§ Problem to work on:
Quote exactly, and only, the lines of the material below from the line with "Max stage delay" through the line with "Count of final max-slew".

☆ ☆ ☆

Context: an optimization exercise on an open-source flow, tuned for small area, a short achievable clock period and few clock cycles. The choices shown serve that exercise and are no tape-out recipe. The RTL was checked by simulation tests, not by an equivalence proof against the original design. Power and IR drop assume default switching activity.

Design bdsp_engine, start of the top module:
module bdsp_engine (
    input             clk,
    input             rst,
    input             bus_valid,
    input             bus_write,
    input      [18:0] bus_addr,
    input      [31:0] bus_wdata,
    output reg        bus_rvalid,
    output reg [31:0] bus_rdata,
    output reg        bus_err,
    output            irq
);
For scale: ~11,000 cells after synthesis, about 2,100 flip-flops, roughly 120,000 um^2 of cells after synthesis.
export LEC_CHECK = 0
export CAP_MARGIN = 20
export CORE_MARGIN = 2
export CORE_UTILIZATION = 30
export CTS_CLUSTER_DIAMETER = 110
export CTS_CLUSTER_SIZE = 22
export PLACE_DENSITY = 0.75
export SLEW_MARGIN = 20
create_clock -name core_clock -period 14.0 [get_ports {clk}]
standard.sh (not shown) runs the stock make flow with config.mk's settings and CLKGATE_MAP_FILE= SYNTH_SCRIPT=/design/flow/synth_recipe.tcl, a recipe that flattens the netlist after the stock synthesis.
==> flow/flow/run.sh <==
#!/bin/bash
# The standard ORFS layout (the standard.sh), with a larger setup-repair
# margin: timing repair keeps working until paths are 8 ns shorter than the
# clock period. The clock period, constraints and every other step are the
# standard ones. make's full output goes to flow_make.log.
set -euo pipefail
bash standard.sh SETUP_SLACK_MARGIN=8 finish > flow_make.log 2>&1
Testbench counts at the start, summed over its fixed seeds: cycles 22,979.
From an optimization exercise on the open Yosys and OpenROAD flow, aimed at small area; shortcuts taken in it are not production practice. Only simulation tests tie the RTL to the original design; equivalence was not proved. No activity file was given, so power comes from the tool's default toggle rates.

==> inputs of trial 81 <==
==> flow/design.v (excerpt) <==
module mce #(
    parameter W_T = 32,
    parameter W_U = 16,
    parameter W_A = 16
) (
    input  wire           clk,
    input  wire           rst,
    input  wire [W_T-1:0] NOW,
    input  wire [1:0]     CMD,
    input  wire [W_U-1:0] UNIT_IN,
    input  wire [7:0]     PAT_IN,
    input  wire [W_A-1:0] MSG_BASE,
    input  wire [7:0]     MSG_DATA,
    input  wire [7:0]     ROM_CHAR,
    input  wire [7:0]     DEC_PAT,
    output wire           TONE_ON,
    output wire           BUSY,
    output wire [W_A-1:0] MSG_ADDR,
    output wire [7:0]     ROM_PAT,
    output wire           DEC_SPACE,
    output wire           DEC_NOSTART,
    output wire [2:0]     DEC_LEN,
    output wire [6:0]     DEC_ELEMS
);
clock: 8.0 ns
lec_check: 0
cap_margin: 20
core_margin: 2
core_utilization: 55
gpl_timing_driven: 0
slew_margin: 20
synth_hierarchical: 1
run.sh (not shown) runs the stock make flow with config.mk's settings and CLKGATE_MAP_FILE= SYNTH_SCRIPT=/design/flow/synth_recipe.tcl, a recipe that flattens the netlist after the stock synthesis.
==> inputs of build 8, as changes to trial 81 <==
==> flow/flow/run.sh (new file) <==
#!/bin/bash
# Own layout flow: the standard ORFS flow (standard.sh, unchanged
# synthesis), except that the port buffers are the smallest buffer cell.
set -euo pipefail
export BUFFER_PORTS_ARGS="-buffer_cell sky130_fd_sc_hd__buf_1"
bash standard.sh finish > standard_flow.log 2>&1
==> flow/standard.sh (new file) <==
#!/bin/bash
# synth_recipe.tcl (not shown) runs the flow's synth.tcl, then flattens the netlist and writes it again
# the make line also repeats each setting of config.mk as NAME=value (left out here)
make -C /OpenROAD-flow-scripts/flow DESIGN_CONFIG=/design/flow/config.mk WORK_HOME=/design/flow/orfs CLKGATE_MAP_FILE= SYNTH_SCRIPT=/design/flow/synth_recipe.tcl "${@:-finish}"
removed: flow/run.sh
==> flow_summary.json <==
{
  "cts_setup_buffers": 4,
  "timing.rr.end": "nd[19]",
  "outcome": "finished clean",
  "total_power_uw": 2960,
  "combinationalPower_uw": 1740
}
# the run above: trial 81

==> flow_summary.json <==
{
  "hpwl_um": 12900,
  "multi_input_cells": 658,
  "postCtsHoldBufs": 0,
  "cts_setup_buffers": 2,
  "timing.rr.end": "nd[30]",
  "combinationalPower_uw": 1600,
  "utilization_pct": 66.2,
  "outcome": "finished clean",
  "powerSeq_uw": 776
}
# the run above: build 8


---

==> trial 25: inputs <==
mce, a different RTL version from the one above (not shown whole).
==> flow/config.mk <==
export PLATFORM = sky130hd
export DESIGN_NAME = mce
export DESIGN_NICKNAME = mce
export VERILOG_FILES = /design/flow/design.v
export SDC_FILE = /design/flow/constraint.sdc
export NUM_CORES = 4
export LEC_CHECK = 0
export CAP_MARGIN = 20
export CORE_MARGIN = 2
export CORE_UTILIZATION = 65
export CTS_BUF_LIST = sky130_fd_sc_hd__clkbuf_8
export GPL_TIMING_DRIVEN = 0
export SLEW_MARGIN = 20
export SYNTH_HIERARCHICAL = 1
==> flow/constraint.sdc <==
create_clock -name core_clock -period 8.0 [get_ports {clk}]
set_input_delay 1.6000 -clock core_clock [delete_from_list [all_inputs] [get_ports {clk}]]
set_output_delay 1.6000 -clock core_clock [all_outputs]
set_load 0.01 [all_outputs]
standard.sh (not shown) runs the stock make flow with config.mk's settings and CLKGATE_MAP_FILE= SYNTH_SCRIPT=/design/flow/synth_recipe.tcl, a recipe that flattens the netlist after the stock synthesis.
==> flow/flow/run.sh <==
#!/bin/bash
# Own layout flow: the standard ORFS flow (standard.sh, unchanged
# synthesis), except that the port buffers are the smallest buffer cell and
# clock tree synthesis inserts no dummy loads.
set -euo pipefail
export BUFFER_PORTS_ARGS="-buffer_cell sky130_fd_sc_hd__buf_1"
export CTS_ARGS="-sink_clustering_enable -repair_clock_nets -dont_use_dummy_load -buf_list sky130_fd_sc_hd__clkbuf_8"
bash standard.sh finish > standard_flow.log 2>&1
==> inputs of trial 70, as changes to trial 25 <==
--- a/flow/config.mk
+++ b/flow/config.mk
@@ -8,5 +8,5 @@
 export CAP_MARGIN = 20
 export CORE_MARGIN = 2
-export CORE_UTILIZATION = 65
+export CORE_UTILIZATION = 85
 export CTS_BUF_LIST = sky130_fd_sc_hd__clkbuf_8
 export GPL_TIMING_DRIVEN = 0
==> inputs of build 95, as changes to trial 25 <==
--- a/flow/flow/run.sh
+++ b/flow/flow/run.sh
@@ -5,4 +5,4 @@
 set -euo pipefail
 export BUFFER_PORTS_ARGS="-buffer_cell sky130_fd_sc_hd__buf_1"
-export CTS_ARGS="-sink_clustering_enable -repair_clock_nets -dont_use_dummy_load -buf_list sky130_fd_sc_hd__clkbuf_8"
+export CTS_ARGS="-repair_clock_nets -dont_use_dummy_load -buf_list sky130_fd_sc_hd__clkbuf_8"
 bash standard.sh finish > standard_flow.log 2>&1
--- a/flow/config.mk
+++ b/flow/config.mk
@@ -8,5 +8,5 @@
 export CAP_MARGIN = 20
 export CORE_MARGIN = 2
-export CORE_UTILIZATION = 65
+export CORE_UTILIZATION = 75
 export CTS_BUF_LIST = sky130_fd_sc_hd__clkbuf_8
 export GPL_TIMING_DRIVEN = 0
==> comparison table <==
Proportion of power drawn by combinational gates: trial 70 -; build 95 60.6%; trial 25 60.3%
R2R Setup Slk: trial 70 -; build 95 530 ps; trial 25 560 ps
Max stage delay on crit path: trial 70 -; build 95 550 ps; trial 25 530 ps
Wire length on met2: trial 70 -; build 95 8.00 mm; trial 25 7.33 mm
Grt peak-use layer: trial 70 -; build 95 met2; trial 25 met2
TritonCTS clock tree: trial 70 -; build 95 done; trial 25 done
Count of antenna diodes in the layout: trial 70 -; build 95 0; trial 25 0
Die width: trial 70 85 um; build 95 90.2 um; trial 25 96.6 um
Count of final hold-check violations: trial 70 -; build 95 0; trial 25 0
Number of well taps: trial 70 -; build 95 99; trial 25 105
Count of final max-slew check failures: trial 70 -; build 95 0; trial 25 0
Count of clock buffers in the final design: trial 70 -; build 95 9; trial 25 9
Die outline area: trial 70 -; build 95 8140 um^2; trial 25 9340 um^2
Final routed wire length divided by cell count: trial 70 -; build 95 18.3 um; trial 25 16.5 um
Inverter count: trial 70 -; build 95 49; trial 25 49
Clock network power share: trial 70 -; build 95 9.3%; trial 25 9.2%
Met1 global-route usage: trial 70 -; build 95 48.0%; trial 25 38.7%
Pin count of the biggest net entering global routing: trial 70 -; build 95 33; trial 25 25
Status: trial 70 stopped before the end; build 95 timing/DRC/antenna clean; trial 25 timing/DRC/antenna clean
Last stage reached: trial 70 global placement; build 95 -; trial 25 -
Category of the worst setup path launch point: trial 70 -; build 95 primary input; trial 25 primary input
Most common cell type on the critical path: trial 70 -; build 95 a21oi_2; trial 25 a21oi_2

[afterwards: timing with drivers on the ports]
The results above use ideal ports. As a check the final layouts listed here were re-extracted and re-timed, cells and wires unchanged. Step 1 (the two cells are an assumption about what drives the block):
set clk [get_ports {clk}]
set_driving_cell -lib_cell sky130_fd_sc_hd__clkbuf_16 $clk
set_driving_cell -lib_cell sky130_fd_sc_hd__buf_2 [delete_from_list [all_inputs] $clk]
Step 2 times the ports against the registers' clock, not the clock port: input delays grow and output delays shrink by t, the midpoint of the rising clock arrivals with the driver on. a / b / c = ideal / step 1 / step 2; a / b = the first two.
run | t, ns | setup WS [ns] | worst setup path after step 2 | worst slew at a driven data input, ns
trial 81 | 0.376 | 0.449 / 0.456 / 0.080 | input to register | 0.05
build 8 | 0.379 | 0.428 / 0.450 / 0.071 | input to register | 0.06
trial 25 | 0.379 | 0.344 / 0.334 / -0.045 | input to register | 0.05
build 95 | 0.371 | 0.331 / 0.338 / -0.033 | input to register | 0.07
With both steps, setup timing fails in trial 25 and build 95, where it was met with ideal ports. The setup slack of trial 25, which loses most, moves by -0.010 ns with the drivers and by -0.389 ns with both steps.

☆ ☆ ☆

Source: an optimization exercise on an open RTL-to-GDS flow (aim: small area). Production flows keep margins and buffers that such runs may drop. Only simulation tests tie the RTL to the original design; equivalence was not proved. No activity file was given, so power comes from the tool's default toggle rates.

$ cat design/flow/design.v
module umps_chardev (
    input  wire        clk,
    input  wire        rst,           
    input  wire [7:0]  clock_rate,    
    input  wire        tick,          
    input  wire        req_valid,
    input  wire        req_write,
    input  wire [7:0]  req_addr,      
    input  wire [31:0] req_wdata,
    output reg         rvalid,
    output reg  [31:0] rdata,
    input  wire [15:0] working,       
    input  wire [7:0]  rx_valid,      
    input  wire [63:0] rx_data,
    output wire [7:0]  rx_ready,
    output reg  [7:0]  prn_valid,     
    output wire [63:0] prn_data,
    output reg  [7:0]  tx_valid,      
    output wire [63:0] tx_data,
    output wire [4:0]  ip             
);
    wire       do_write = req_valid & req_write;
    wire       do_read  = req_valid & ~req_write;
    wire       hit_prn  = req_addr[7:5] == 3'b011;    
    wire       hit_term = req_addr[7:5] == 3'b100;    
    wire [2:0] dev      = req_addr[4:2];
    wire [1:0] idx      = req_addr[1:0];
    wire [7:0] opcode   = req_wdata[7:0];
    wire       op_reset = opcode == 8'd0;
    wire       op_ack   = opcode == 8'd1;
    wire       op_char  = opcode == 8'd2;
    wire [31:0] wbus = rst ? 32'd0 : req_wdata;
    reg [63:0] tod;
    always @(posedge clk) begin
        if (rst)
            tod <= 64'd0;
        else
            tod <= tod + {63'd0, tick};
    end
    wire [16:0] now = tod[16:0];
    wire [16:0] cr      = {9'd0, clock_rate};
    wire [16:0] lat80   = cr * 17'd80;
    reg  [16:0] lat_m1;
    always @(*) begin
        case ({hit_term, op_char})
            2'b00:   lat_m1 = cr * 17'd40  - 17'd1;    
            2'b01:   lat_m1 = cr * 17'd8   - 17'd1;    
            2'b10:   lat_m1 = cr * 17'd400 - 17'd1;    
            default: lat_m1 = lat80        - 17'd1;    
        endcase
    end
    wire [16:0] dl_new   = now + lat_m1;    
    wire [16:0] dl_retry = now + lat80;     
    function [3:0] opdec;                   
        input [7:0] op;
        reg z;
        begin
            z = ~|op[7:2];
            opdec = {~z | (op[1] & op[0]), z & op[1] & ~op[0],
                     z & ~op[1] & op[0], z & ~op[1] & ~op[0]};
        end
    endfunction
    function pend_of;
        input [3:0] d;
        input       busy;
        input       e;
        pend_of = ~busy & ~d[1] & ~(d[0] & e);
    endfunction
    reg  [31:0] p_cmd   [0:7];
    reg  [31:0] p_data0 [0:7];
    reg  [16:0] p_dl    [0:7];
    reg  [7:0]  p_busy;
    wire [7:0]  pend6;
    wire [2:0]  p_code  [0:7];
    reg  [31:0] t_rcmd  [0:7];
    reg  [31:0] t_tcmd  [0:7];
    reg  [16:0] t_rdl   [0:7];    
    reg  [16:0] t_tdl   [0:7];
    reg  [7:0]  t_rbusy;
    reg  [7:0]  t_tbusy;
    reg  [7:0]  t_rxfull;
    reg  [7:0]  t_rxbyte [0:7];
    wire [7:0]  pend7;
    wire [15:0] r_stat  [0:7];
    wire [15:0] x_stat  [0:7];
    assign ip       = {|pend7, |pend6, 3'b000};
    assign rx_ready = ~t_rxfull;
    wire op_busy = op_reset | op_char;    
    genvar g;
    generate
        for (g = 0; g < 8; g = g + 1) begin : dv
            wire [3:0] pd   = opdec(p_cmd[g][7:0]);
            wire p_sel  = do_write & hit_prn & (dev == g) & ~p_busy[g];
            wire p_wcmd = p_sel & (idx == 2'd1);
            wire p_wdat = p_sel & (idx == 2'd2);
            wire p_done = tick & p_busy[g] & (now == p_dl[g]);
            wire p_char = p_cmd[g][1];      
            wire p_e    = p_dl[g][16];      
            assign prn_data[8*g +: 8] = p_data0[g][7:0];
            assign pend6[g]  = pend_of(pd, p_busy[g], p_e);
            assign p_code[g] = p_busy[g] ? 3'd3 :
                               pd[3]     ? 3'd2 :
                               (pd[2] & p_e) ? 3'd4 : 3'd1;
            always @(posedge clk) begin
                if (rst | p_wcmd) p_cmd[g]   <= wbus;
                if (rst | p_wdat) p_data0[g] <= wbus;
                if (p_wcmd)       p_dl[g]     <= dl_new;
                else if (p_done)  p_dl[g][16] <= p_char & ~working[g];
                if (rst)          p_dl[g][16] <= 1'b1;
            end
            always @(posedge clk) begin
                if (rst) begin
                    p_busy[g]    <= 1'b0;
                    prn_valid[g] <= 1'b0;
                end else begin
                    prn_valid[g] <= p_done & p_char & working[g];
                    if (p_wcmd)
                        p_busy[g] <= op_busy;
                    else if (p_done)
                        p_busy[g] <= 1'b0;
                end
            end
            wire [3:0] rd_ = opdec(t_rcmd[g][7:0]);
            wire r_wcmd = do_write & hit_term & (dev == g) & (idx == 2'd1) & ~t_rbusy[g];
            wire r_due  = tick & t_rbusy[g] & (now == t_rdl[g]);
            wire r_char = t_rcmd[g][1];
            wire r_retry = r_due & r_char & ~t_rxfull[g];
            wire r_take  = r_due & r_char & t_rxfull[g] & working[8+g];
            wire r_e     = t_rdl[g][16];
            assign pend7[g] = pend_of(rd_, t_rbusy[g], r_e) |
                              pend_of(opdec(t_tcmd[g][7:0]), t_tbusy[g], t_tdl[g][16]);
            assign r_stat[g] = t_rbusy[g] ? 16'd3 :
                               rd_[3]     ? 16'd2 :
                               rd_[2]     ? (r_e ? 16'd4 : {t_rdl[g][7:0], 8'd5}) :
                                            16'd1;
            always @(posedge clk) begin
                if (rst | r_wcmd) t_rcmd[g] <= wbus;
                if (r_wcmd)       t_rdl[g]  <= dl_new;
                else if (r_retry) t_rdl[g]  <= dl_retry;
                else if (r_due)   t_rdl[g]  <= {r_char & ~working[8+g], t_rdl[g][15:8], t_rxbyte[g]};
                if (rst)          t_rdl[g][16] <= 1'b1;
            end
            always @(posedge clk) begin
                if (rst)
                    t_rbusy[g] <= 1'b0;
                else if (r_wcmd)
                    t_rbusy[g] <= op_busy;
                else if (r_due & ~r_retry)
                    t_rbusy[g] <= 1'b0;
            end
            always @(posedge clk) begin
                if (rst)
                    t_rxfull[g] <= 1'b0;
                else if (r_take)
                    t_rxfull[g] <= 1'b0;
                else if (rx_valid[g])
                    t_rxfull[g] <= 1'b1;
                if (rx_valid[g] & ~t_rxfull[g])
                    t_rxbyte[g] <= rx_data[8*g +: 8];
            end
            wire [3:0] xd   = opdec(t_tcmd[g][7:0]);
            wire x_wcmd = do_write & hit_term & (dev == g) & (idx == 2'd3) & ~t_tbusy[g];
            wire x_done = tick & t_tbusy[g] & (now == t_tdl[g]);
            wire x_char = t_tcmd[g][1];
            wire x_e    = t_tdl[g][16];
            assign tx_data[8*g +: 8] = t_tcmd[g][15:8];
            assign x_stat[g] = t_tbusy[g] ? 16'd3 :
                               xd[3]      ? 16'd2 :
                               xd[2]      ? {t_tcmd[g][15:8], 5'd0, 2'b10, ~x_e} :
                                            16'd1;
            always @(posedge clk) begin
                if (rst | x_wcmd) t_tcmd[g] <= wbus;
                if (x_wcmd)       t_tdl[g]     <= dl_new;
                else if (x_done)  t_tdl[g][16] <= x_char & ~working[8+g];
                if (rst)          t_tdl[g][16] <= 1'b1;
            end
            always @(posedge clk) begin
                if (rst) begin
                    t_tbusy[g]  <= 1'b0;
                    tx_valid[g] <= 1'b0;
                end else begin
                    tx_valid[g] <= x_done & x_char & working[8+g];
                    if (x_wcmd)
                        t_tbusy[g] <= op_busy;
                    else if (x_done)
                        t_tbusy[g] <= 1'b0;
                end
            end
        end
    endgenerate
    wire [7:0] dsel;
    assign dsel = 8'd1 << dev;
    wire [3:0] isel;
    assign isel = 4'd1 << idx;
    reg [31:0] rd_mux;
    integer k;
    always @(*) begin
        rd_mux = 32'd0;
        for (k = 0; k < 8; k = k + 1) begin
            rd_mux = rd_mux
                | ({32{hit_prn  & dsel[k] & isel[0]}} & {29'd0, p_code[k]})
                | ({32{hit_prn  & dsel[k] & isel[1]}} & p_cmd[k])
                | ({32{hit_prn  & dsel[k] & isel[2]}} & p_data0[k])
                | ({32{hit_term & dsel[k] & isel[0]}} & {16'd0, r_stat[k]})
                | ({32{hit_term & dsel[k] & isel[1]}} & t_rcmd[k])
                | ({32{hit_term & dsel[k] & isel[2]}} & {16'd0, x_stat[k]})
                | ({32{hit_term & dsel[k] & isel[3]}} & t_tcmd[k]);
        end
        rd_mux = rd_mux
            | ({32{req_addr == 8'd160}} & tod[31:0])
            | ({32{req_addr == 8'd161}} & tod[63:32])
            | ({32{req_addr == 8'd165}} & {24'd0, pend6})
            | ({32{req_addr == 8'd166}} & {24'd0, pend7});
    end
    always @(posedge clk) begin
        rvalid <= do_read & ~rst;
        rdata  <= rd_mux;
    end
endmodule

☆ ☆ ☆

§ The answer:
Max stage delay on crit path: trial 70 -; build 95 550 ps; trial 25 530 ps
Wire length on met2: trial 70 -; build 95 8.00 mm; trial 25 7.33 mm
Grt peak-use layer: trial 70 -; build 95 met2; trial 25 met2
TritonCTS clock tree: trial 70 -; build 95 done; trial 25 done
Count of antenna diodes in the layout: trial 70 -; build 95 0; trial 25 0
Die width: trial 70 85 um; build 95 90.2 um; trial 25 96.6 um
Count of final hold-check violations: trial 70 -; build 95 0; trial 25 0
Number of well taps: trial 70 -; build 95 99; trial 25 105
Count of final max-slew check failures: trial 70 -; build 95 0; trial 25 0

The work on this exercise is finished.